The fix was to extract out a read_raw() routine which didn't do any rotation or apply any offsets, and use that in the init() call, and also use that as the core of the runtime read() call. Thanks to Randy Mackay for this suggestion. Randy and I spent quite a lot of time on this problem together via skype screen sharing, and his suggestions were very helpful.
After all those fixes, this is the result of running the same experiment with the new code:
That's much better! We can also have a look at how the mag offsets evolve during this test, here are the 5883L offsets:
you can really see how the null offsets code is converging on reasonable values. It looks like it converges in about 10 minutes or so, but the heading is good much faster than that.
I'm still not completely happy with the performance of the mag driver, but it's better than it was. If you look at the 'good' graph above you will see that the 'true heading' matches the mag heading over a wide range of values, but the true heading peaks higher. I've double checked the measurements on my table using my bushwalking compass, and I think this is a real effect. It looks like we may be off by 20 degrees or so in some cases for both mag types. That means more investigation and logging. Meanwhile, I think APM/ACM will just treat it as a bit of 'wind' and will fly fine. I'll find out tomorrow when I take the Telemaster up again.
Comments
a small update on this. I flew the Telemaster again today, same HW and config as last time, but with the new mag driver code. Loiter worked very well, and the compass heading matched the GPS heading well throughout the flight. So it passes the flight test.

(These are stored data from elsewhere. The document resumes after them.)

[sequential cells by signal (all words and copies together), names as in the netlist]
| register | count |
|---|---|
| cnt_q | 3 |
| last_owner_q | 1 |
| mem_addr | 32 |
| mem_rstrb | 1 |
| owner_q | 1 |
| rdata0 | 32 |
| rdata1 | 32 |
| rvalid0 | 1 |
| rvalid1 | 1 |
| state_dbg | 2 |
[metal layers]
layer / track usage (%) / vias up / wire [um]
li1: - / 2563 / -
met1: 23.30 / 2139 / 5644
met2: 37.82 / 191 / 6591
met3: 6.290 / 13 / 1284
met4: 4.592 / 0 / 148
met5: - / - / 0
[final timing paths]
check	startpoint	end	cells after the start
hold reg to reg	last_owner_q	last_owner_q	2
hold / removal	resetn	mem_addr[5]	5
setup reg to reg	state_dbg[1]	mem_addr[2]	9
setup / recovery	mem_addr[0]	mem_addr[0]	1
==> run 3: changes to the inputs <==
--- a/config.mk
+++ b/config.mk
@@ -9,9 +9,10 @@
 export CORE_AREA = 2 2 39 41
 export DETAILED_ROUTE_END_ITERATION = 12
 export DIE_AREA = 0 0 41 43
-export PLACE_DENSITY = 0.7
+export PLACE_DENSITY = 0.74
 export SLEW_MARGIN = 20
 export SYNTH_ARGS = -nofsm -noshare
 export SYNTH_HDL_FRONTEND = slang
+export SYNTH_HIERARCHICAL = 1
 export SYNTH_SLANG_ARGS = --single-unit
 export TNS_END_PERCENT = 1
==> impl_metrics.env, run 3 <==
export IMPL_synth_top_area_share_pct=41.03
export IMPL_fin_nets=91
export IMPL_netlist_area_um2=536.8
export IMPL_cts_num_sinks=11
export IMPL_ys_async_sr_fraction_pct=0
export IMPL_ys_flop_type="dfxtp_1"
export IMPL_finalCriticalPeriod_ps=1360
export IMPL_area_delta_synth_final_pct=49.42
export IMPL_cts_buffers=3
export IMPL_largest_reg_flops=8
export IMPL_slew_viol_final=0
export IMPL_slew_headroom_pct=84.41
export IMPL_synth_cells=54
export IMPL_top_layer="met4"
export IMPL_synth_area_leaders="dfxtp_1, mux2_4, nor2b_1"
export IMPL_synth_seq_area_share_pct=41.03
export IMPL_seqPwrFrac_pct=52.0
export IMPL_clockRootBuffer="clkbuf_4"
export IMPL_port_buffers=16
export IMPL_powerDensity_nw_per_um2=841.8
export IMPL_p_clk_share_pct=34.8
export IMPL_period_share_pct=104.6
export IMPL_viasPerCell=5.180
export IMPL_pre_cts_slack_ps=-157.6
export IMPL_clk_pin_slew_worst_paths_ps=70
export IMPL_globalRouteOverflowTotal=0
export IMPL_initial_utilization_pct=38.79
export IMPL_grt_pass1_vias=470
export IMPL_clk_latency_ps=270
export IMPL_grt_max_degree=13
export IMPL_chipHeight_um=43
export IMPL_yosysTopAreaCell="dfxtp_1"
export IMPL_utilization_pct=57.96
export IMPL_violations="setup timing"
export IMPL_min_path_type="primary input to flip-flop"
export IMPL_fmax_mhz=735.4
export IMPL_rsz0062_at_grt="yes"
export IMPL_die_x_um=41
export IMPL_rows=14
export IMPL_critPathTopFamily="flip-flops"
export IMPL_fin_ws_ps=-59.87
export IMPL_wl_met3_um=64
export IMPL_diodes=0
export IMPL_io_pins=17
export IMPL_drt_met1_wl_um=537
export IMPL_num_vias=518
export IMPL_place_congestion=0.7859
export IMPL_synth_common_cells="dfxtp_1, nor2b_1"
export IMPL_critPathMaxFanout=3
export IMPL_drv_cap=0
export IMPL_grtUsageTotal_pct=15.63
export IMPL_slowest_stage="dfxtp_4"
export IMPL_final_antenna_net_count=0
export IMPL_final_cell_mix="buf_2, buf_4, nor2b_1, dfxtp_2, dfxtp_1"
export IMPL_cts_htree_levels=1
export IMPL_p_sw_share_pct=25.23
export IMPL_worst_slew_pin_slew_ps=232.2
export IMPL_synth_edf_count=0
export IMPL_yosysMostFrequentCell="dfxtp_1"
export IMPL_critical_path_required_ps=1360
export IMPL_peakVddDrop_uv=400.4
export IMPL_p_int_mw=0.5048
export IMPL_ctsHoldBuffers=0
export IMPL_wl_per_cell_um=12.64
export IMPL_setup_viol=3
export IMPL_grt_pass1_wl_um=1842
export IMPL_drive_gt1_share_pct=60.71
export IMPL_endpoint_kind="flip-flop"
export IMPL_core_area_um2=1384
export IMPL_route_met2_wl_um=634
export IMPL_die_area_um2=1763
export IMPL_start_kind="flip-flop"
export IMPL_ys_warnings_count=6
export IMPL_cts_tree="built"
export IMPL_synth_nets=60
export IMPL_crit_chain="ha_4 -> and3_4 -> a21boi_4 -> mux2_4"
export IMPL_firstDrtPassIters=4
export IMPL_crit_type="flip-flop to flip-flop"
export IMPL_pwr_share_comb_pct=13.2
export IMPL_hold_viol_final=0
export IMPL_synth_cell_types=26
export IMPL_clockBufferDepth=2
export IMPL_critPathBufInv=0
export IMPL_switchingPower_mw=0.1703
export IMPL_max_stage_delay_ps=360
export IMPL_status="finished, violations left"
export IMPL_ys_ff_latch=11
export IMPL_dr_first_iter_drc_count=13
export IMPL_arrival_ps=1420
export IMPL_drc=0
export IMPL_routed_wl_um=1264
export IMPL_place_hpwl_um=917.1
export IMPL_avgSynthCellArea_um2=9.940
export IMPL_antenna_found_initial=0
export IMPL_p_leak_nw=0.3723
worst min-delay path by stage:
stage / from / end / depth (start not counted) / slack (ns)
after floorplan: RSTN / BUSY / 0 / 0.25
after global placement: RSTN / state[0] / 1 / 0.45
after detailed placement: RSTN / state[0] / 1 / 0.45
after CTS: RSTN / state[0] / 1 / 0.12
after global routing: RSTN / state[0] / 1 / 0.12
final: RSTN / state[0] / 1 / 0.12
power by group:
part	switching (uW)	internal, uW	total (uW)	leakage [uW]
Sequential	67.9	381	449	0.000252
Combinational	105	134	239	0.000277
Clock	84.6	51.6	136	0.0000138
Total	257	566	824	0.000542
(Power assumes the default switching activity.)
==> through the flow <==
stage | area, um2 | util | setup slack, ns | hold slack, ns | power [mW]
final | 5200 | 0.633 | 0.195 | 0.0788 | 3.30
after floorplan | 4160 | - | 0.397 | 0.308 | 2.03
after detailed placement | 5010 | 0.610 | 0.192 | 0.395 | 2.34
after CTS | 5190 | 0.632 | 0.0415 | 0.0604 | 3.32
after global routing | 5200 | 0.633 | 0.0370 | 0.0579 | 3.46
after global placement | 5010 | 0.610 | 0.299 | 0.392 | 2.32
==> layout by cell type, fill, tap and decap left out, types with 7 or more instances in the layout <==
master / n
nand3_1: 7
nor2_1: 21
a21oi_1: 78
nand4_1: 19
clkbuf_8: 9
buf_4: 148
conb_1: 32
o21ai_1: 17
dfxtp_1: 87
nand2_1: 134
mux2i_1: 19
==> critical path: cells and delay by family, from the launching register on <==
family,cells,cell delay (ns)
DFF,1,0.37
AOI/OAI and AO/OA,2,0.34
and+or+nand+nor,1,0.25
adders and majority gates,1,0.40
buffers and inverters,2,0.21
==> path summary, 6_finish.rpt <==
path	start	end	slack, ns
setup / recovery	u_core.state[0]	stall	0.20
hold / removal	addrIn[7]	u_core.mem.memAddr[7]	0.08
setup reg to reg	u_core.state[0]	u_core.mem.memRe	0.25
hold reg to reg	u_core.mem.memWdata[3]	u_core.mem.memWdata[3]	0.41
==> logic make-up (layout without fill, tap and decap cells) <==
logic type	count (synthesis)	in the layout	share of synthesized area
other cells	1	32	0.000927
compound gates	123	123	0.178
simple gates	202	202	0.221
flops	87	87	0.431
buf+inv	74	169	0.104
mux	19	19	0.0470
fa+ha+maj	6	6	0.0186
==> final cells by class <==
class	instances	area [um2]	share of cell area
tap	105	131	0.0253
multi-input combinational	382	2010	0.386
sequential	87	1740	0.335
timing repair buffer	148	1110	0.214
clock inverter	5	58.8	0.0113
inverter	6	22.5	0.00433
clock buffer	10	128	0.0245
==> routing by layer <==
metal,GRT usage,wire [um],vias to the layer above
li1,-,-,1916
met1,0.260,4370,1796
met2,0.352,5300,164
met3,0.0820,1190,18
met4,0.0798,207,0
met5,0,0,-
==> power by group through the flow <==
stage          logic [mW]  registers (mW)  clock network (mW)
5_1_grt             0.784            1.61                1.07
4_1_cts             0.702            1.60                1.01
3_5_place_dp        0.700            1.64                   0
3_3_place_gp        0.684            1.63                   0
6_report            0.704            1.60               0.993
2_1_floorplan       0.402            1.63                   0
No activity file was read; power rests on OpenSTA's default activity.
$ cat config.mk
export PLATFORM = sky130hd
export DESIGN_NAME = mul_ctrl
export DESIGN_NICKNAME = d
export VERILOG_FILES = /design/src/rtl/mul_ctrl.sv
export SDC_FILE = /design/constraint.sdc
export NUM_CORES = 1
export LEC_CHECK = 0
export BUFFER_PORTS_ARGS = -buffer_cell sky130_fd_sc_hd__buf_2
export CORE_ASPECT_RATIO = 1.2
export CORE_UTILIZATION = 43
export DETAILED_ROUTE_END_ITERATION = 7
export HOLD_SLACK_MARGIN = 0.08
export PLACE_DENSITY_LB_ADDON = 0.2
export SLEW_MARGIN = 20
export SYNTH_ARGS = -nofsm -noshare
export SYNTH_HDL_FRONTEND = slang
export SYNTH_SLANG_ARGS = --single-unit
$ cat constraint.sdc
create_clock -name clk -period 4.2 [get_ports clk]
set_input_delay 0.84 -clock clk [delete_from_list [all_inputs] [get_ports clk]]
set_output_delay 0.84 -clock clk [all_outputs]
set_load 0.03 [all_outputs]
$ cat src/rtl/mul_ctrl.sv
// Multiply issue controller: one in-flight stage tracking the external multiplier,
// followed by a 3-entry in-order result FIFO with valid/ready handshakes.
module mul_ctrl (
  input  logic        clk,
  input  logic        reset,
  input  logic        in_valid,
  output logic        in_ready,
  input  logic [1:0]  in_op,
  input  logic [31:0] in_src1,
  input  logic [31:0] in_src2,
  input  logic [4:0]  in_dest,
  input  logic        flush,
  output logic [31:0] mul_a,
  output logic [31:0] mul_b,
  output logic        mul_is_signed,
  input  logic [63:0] mul_product,
  output logic        out_valid,
  input  logic        out_ready,
  output logic [31:0] out_result,
  output logic [4:0]  out_dest
);

  localparam int unsigned DEPTH = 3;

  typedef struct packed {
    logic [31:0] result;
    logic [4:0]  dest;
  } entry_t;

  entry_t      mem_q [DEPTH];
  entry_t      mem_d [DEPTH];
  logic [1:0]  wr_ptr_q, wr_ptr_d;
  logic [1:0]  rd_ptr_q, rd_ptr_d;
  logic [1:0]  count_q, count_d;
  logic        f_valid_q, f_valid_d;
  logic [1:0]  f_op_q, f_op_d;
  logic [4:0]  f_dest_q, f_dest_d;

  logic        accept;
  logic        push;
  logic        pop;
  logic [31:0] sel_result;

  function automatic logic [1:0] ptr_inc(input logic [1:0] p);
    return (p == 2'd2) ? 2'd0 : p + 2'd1;
  endfunction

  always_comb begin
    // Credit covers the in-flight op so a push can never hit a full FIFO.
    in_ready      = !reset && !flush &&
                    (({1'b0, count_q} + {2'b00, f_valid_q}) < 3'd3);
    accept        = in_valid && in_ready;
    mul_a         = in_src1;
    mul_b         = in_src2;
    mul_is_signed = (in_op != 2'b10);
    sel_result    = (f_op_q == 2'b01 || f_op_q == 2'b10) ? mul_product[63:32]
                                                         : mul_product[31:0];
    out_valid     = (count_q != 2'd0);
    out_result    = mem_q[rd_ptr_q].result;
    out_dest      = mem_q[rd_ptr_q].dest;
    push          = f_valid_q;
    pop           = out_valid && out_ready;

    mem_d     = mem_q;
    wr_ptr_d  = wr_ptr_q;
    rd_ptr_d  = rd_ptr_q;
    count_d   = count_q;
    f_valid_d = f_valid_q;
    f_op_d    = f_op_q;
    f_dest_d  = f_dest_q;

    if (flush) begin
      f_valid_d = 1'b0;
      count_d   = 2'd0;
      wr_ptr_d  = 2'd0;
      rd_ptr_d  = 2'd0;
    end else begin
      f_valid_d = accept;
      if (accept) begin
        f_op_d   = in_op;
        f_dest_d = in_dest;
      end
      if (push) begin
        mem_d[wr_ptr_q] = '{result: sel_result, dest: f_dest_q};
        wr_ptr_d        = ptr_inc(wr_ptr_q);
      end
      if (pop) begin
        rd_ptr_d = ptr_inc(rd_ptr_q);
      end
      case ({push, pop})
        2'b10:   count_d = count_q + 2'd1;
        2'b01:   count_d = count_q - 2'd1;
        default: count_d = count_q;
      endcase
    end
  end

  always_ff @(posedge clk or posedge reset) begin
    if (reset) begin
      for (int unsigned i = 0; i < DEPTH; i++) begin
        mem_q[i] <= '0;
      end
      wr_ptr_q  <= '0;
      rd_ptr_q  <= '0;
      count_q   <= '0;
      f_valid_q <= 1'b0;
      f_op_q    <= '0;
      f_dest_q  <= '0;
    end else begin
      mem_q     <= mem_d;
      wr_ptr_q  <= wr_ptr_d;
      rd_ptr_q  <= rd_ptr_d;
      count_q   <= count_d;
      f_valid_q <= f_valid_d;
      f_op_q    <= f_op_d;
      f_dest_q  <= f_dest_d;
    end
  end

endmodule

### Word level (Yosys, flattened, before mapping)

Cells that the tools add are included.
W data, S select, Z words.

| cells by class | value |
|---|---|
| multipliers | 0 |
| order comparisons | 4 |
| shift-type cells | 0 |
| equal/unequal tests | 7 |
| reduce and logical (&&, ||, !) cells | 14 |
| multiplexer cells | 16 |
| add/sub/neg operators | 5 |
| bitwise gates (word level) | 3 |
| divide/modulo/power cells | 0 |

Operators by type and width:

| cell | number |
|---|---|
| $bwmux W111 | 1 |
| $mux W37 | 3 |
| $bmux W37 S2 | 1 |
| $demux W37 S2 | 1 |
| $mux W32 | 1 |
| $mux W2 | 7 |
| $eq A2 B2 Y1 const B | 4 |
| $add A2 B1 Y2 const B | 3 |
| $ge A3 B3 Y1 const B | 2 |
| $not A2 Y3 | 2 |
| $reduce_bool A2 Y1 | 3 |
| $logic_and A1 B1 Y1 | 5 |
| $eq A2 B1 Y1 const B | 2 |
| $pmux W2 S2 | 1 |
| $reduce_and A2 Y1 | 2 |
| $add A2 B1 Y3 | 1 |
| $lt A3 B1 Y1 const B | 1 |
| $lt A3 B2 Y1 const B | 1 |
| $reduce_bool A3 Y1 | 1 |
| $logic_not A1 Y1 | 2 |
| $ne A2 B2 Y1 const B | 1 |
| $sub A2 B1 Y2 const B | 1 |
| $logic_or A1 B1 Y1 | 1 |
| $mux W1 | 1 |
| $not A1 Y1 | 1 |

| word-level totals | value |
|---|---|
| output and inout bits | 104 |
| bits in latches | 0 |
| bits in writable memories | 0 |
| memories | 0 |
| flip-flop bits (word level) | 125 |
| bits in read-only memories | 0 |
| logic and storage cells | 61 |

### Logic depth before layout (Yosys ltp)

| logic depth | value |
|---|---|
| word-level depth | 6 |
| mapped depth | 6 |
| gate-level depth less buffers | 5 |

### Worst setup path after synthesis

Ideal clock, no wire load.

| timing path | value |
|---|---|
| kind | reg2out |
| from | register rd_ptr_q[1] |
| to | output port out_result[10] |
| stages on the path, launching flop included | 6 |
| setup slack | 1.684 ns |
| data arrival time | 1.676 ns |
| required time | 3.360 ns |
| path through | dfrtp_1 clkbuf_1 buf_4 buf_2 mux2i_1 o21ai_0 |

| on the way | value |
|---|---|
| cells in the longest elaborated chain, start to end | 4 |

RTL lines:

| element | RTL line | RTL |
|---|---|---|
| start, declared | 33 | `logic [1:0] rd_ptr_q, rd_ptr_d;` |
| start signal, assigned | 112 | `rd_ptr_q <= rd_ptr_d;` |
| $not A2 Y3 (not written as such) | 59 | `out_result = mem_q[rd_ptr_q].result;` |
| $bmux W37 S2 | 59 |  |
| $mux W37 (2 in a row) | n/a |  |
| end, declared | 19 | `output logic [31:0] out_result,` |

No other way between the ends. The select of a mux whose other input is x is not followed.

### Worst setup path after layout

| timing path | value |
|---|---|
| from | register rd_ptr_q[0] |
| to | output port out_result[17] |

Same word-level chain as after synthesis.

==> run summary <==
Initial DRT Pass Iterations = 8
Required @ worst endpoint = 3.36 ns
Die span in y = 134 um
Clk root buf = clkbuf_16
Leakage Power = 3.25 nW
Reg2Reg Setup Slack = 1.85 ns
Hold Crit Class = reg -> reg
Syn Std Cell Area = 6280 um2
Post-Synth Adder-Cell Area = 0.00399
Crit-path slowest cell = dfrtp_1
Max Cap Viol = 0
Largest cells by area after synthesis = dfrtp_1 (50%), mux2i_1 (11%), buf_4 (9.0%), a21oi_1 (8.0%), nor2_1 (5.9%)
Filler cells = 1,331
Run status = complete, but fails checks
Max stage delay on crit path = 0.76 ns
Mapped Cells = 625
Switching Fraction = 0.319
Endpoints failing setup = 0
Final WS setup = 0.995 ns
Worst Path Max Fanout = 23
Synth Area in Compound Gates = 0.117
PwrDens = 573 nW/um2
Top-area cell type share of the netlist area = 0.498
Number of synthesized flops with an enable pin = 0
Largest net degree at the start of global routing = 75
Core footprint = 14,300 um2
Reg-to-Reg End = mem_q[59]$_DFFE_PP0P_
Initial antenna violation count = 0
Failing checks = DRC
Async set-reset flop share out of synthesis = 1.00
Final critical-path required period = 3.21 ns
Largest family of logic cells by synthesized area = multiplexers
Nets = 807
Overflow after GRT = 0
Layout cells sized above 1 = 0.271
Initial core utilization = 0.439
Syn Area/Cell = 10.0 um2
FF-to-FF Start = f_op_q[0]$_DFFE_PP0P_
Final setup TNS = 0 ns
Critical path origin = rd_ptr_q[0]$_DFFE_PP0P_
Skew-Pair Late Insertion Delay = 0.42 ns
Area Overhead vs Synth = 11.6%
Final wirelength = 15.2 mm
H-tree levels = 4
First-pass GRT wire length = 23.7 mm
Peak supply drop = 236 uV
Post-CTS sizing = 0
Primary FF master, synth = dfrtp_1
Number of diodes = 0
1st-iter DRT viols = 222
Gate power share = 0.253
Final hold violation count = 0
Post-Syn Nets = 767
Relative slew slack = 0.398
Crit Path Class = reg -> out
Residual DRC = 24
Routed WL per cell = 17.8 um
Mux cell area share after synthesis = 0.151
Port Buf Inserts = 115
Die W = 112 um
Crit share post-route = 0.763
Startpoint Class = flip-flop
Num rows = 48
Sw Pwr = 1.28 mW
Yosys cell types = 29
CP endpoint kind = primary output
Post-synthesis simple-gate area fraction = 0.103
Reg clk slew, reported paths = 0.05 ns
Worst slew pin tran = 0.902 ns
XOR/XNOR Fraction of Synth Area = 0.00259
Antenna-violating nets left = 0
Register-to-Register Path Depth = 4
Flop and latch count out of synthesis = 125
Global Route Usage Sum = 0.209
Cts bufs inserted = 17
Vias/cell = 5.23
Synth area leader = dfrtp_1
RD Place Congestion = 0.742
DP Worst Slack = 1.39 ns
RSZ-0062 raised after global routing = false
Crit-path cells = nor2b_2, buf_4, nand2_1, o21ai_0, buf_2
Clock Sinks = 125
CP Capture Point = out_result[17]
Via count = 4,462
Final Skew = 0.00699 ns
YS warnings = 0
CTS tree = built
Die area = 15,100 um2
Clk network pwr share = 0.360
Flop pwr share = 0.387
Fin. max-slew vios = 0
Cell Int Power = 2.74 mW
Hold_buf cts = 0
I/O pin cnt = 244
Vias in the first global route = 4,521
Worst EP arrival = 2.37 ns
Register area share after synthesis = 0.498
Post-CTS setup buffer count = 0
Area of the multi-input gates = 2390 um2
FMAX = 312 MHz
Register Area = 3130 um2
Longest Clk Path Bufs = 2
Post-DP HPWL = 10.2 mm
## metal layers
layer,up-vias,global-route usage,share of wire
met3,53,0.0502,0.055
met2,168,0.341,0.51
met1,2108,0.250,0.40
met4,0,0.134,0.035
li1,2133,-,-
met5,-,0,0
## final cells by class
class                      instances  area share
clock inverter                     7      0.0121
clock buffer                      25      0.0722
tap                              175      0.0313
sequential                       125       0.447
inverter                           5     0.00304
timing repair buffer             126      0.0940
multi-input combinational        390       0.341
## synth_stat cells, types with 2 or more instances
cell / number
mux2_2: 19
o21ai_0: 39
inv_1: 5
buf_2: 17
dfrtp_1: 125
nor2b_1: 2
and4bb_2: 2
mux2_1: 3
nor2_1: 98
buf_6: 8
a21oi_1: 100
buf_4: 75
nor3_1: 2
nor3b_1: 2
mux2i_1: 70
nand2_1: 40
ha_1: 2
clkbuf_1: 5
## worst max-delay path: cells and delay by family, from the launching register on
kind / cells / cell delay (ns)
flops: 1 / 0.76
buf+inv: 2 / 0.61
compound gates: 1 / 0.18
simple gates: 2 / 0.38
## per-stage QoR
step / instance area [um2] / hold slack (ns) / instances / util / total power, mW
floorplan: 6280 / 0.457 / 625 / - / 2.39
global placement: 6410 / 0.468 / 821 / 0.449 / 2.57
detailed placement: 6410 / 0.474 / 821 / 0.449 / 2.60
CTS: 7000 / 0.486 / 853 / 0.490 / 4.06
global route: 7000 / 0.498 / 853 / 0.490 / 4.21
finish: 7000 / 0.483 / 853 / 0.490 / 4.02
## registers in the layout (all words and copies together), names as in the netlist
name and flops:
count_q 2, f_dest_q 5, f_op_q 2, f_valid_q 1, mem_q 111, rd_ptr_q 2, wr_ptr_q 2
## power groups by stage
stage | Combinational [mW] | Clock (mW) | Sequential [mW]
floorplan | 0.858 | 0 | 1.53
global placement | 1.00 | 0 | 1.57
detailed placement | 1.03 | 0 | 1.57
CTS | 1.03 | 1.48 | 1.56
global route | 1.10 | 1.52 | 1.58
finish | 1.01 | 1.45 | 1.56
## worst min path at each step
| stage | startpoint | endpoint | slack, ns | cells past startpoint |
|---|---|---|---|---|
| final | mem_q[75]$_DFFE_PP0P_ | mem_q[75]$_DFFE_PP0P_ | 0.48 | 1 |
| after global routing | mem_q[74]$_DFFE_PP0P_ | mem_q[74]$_DFFE_PP0P_ | 0.50 | 1 |
| after CTS | mem_q[75]$_DFFE_PP0P_ | mem_q[75]$_DFFE_PP0P_ | 0.49 | 1 |
| after detailed placement | mem_q[75]$_DFFE_PP0P_ | mem_q[75]$_DFFE_PP0P_ | 0.47 | 1 |
| after global placement | mem_q[75]$_DFFE_PP0P_ | mem_q[75]$_DFFE_PP0P_ | 0.47 | 1 |
| after floorplan | mem_q[74]$_DFFE_PP0P_ | mem_q[74]$_DFFE_PP0P_ | 0.46 | 1 |
## cell families after synthesis
family,after synthesis
xor+xnor,1
fa+ha+maj,2
simple gates,153
compound gates,142
buf+inv,110
flops,125
mux,92
## layout by cell type, fill, tap and decap left out, types with 3 or more instances in the layout
master / Yosys / final
dfrtp_1: 125 / 124
buf_2: 17 / 115
a21oi_1: 100 / 100
nor2_1: 98 / 98
mux2i_1: 70 / 70
nand2_1: 40 / 40
o21ai_0: 39 / 39
mux2_2: 19 / 19
clkbuf_16: 0 / 17
buf_4: 75 / 11
clkbuf_8: 0 / 5
clkinv_2: 0 / 5
inv_1: 5 / 4
mux2_1: 3 / 3
clkbuf_1: 5 / 3
No activity file was read; power rests on OpenSTA's default activity.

Wow, Im gonna try and apply this with the 2.0.38 I hope its ok crossing fingers :)
Thanks very much for writing and sharing mavgraph.py. That is going to be a strategic tool for many UAV platforms. (including UAV DevBoard).
Wow--see what I meant about him being a programming god?
The fixes are checked into the library and will be in the next AC2 and APM hexes pushed out.
Fine investigation from start to finish! All driver level code should have some form of functional testing performed, But as this post shows, It can be a long path to success. Thank You for taking the time and efforts needed to complete this, Good Luck in future test flights !.
Good stuff. This might explain a couple of crashes and the compass issues I've had with my quadcopter! Is the updated code available yet, even if it's WIP, so I might try flying it already?
Really nice work! Thanks for the details, gives me some great ideas about trapping some issues.